## THE TASK
Which lines of the listing hold the string "saturating"? Copy those lines.

## PROVIDED RECORDS
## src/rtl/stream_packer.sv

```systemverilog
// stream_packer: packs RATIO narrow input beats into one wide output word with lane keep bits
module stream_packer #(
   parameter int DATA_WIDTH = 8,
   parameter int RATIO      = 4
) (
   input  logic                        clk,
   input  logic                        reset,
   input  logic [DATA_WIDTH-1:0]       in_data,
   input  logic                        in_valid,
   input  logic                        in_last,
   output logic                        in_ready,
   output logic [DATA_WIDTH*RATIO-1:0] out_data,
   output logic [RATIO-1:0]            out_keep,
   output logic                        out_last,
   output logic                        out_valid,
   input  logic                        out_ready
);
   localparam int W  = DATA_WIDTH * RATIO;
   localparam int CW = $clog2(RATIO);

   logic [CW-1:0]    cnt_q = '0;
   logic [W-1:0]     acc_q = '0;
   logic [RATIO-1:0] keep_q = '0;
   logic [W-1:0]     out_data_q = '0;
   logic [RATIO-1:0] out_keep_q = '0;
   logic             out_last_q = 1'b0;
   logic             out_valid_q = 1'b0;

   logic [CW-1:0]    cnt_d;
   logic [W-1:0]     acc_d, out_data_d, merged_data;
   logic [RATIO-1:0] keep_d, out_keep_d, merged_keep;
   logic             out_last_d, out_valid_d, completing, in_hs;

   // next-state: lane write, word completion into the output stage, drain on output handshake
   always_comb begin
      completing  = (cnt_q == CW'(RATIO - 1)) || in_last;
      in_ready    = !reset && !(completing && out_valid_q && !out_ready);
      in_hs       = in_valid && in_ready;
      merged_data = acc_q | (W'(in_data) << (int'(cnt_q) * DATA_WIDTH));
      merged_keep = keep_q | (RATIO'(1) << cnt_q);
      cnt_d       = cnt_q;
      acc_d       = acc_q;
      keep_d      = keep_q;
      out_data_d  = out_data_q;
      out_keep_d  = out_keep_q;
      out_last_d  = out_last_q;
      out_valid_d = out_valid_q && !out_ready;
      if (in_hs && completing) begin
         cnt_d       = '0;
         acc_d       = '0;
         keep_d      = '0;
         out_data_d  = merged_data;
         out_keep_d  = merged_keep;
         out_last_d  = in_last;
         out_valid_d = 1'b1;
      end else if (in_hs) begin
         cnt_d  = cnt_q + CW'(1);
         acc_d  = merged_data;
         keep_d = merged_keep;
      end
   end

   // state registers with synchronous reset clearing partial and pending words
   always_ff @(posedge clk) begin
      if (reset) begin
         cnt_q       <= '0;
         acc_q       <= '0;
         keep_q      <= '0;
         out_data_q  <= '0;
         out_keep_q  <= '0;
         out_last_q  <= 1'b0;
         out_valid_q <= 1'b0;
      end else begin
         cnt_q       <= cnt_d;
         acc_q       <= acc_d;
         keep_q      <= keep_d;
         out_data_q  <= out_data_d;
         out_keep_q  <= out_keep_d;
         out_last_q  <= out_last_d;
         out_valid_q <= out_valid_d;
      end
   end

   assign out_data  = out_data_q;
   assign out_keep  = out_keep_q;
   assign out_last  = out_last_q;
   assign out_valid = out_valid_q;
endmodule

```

--

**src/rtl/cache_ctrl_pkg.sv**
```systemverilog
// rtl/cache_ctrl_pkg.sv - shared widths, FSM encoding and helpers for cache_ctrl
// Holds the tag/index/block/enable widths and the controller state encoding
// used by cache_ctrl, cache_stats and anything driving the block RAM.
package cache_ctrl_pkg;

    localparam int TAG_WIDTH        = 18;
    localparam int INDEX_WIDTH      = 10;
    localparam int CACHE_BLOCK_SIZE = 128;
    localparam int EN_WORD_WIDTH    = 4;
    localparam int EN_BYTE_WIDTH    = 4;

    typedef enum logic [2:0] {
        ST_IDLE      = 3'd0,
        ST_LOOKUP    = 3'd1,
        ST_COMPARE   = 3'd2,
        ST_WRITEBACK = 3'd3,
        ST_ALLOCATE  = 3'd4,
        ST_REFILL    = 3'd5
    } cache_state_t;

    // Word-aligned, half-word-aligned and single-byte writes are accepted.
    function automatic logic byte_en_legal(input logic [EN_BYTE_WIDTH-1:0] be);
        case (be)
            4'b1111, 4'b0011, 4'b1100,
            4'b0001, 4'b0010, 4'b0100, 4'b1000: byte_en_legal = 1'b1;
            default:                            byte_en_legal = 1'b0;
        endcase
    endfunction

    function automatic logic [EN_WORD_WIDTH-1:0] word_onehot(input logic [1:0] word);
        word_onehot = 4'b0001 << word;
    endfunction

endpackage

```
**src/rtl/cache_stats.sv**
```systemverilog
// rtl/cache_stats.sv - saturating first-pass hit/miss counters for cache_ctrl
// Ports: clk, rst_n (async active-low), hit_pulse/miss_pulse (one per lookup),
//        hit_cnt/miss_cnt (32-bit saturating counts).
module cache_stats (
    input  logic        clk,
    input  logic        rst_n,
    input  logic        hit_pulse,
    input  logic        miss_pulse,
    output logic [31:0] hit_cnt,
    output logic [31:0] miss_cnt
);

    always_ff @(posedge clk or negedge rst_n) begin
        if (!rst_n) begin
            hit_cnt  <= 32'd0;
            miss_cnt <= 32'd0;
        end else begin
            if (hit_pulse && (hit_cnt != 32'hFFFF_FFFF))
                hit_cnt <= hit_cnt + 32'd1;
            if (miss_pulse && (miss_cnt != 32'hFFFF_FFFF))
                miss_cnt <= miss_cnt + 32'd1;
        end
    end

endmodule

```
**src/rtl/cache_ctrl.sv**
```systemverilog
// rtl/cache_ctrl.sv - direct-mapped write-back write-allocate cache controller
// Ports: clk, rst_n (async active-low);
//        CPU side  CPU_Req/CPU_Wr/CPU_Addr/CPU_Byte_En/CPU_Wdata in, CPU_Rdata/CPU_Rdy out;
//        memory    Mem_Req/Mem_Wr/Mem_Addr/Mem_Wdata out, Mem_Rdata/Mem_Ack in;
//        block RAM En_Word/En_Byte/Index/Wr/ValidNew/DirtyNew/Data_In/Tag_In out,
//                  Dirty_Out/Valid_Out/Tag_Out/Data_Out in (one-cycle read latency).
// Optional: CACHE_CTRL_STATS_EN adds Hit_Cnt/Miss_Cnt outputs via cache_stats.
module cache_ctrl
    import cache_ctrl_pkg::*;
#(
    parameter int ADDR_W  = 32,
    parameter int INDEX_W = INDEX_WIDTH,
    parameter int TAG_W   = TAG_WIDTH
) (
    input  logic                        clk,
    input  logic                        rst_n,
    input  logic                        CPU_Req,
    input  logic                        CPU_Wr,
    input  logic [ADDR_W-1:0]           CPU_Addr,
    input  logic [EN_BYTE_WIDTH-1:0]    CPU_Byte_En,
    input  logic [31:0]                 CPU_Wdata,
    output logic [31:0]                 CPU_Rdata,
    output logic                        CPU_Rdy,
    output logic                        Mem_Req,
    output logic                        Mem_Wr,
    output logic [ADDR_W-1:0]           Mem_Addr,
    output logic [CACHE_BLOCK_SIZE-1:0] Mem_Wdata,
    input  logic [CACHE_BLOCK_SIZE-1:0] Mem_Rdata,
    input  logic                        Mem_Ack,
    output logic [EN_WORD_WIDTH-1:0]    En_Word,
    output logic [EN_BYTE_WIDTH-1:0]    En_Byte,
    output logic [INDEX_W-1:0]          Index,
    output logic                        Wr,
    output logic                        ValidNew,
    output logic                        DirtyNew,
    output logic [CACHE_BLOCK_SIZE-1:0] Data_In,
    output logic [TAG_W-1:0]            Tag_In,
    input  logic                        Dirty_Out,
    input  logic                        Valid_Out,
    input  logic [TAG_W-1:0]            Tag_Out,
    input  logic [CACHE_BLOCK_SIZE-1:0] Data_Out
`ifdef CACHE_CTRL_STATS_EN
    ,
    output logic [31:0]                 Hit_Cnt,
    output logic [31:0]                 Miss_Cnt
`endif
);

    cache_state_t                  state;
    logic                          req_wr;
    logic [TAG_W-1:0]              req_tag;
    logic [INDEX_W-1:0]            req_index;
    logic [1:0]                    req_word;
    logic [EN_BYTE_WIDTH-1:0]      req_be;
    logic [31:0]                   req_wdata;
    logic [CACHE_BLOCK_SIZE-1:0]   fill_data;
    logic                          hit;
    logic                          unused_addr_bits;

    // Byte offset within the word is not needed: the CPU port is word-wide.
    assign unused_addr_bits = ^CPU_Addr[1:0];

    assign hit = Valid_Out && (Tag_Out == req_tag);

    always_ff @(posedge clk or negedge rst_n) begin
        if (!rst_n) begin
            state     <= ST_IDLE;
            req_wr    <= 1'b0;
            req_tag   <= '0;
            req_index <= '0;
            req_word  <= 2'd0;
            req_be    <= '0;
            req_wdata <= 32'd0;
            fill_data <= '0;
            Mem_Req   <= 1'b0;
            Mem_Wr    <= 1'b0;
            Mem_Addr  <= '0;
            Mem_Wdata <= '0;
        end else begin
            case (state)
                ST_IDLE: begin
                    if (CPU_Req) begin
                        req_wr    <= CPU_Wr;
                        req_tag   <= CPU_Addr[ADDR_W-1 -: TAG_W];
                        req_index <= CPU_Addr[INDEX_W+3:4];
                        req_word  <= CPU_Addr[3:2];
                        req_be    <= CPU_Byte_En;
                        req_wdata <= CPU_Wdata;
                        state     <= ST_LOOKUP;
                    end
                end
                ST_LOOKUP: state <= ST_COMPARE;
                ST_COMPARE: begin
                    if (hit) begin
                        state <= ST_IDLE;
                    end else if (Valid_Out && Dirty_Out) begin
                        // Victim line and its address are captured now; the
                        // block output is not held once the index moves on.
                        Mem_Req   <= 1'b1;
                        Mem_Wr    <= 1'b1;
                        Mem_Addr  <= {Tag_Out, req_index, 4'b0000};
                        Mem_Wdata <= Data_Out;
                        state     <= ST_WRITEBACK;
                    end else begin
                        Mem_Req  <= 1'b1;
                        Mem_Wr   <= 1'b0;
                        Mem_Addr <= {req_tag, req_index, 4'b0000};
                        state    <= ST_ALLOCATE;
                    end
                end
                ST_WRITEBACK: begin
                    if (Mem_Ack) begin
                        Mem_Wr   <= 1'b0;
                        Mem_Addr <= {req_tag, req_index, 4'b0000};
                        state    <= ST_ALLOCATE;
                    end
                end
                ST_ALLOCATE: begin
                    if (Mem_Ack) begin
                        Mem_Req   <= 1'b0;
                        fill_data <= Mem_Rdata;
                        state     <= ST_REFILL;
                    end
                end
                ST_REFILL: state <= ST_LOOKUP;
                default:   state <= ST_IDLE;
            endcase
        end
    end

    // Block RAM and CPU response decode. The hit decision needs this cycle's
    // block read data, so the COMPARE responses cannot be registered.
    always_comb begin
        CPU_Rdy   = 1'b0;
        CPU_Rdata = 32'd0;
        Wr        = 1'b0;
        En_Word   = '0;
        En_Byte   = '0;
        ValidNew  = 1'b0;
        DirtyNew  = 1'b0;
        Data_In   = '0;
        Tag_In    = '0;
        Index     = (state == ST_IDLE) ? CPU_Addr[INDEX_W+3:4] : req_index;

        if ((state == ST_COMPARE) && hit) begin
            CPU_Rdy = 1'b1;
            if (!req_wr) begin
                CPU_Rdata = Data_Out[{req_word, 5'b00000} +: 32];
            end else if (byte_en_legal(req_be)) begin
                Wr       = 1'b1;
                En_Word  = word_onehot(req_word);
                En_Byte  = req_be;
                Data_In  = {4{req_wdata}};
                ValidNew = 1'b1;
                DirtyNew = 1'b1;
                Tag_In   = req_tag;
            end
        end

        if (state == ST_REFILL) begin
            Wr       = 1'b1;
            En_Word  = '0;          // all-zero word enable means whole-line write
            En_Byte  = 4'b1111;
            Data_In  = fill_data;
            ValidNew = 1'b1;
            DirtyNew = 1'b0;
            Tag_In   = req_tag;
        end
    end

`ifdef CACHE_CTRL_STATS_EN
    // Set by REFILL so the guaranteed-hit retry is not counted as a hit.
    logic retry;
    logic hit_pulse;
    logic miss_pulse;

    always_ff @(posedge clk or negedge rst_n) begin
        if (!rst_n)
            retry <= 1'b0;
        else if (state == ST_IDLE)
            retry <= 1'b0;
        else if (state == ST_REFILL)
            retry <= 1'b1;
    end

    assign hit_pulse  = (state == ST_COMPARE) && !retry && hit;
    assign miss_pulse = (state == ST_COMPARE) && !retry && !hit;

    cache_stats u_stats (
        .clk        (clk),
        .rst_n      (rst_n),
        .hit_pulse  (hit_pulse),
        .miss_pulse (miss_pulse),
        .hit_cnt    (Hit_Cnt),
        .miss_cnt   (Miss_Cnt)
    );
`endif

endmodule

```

## EXERCISE RESULT
// rtl/cache_stats.sv - saturating first-pass hit/miss counters for cache_ctrl
//        hit_cnt/miss_cnt (32-bit saturating counts).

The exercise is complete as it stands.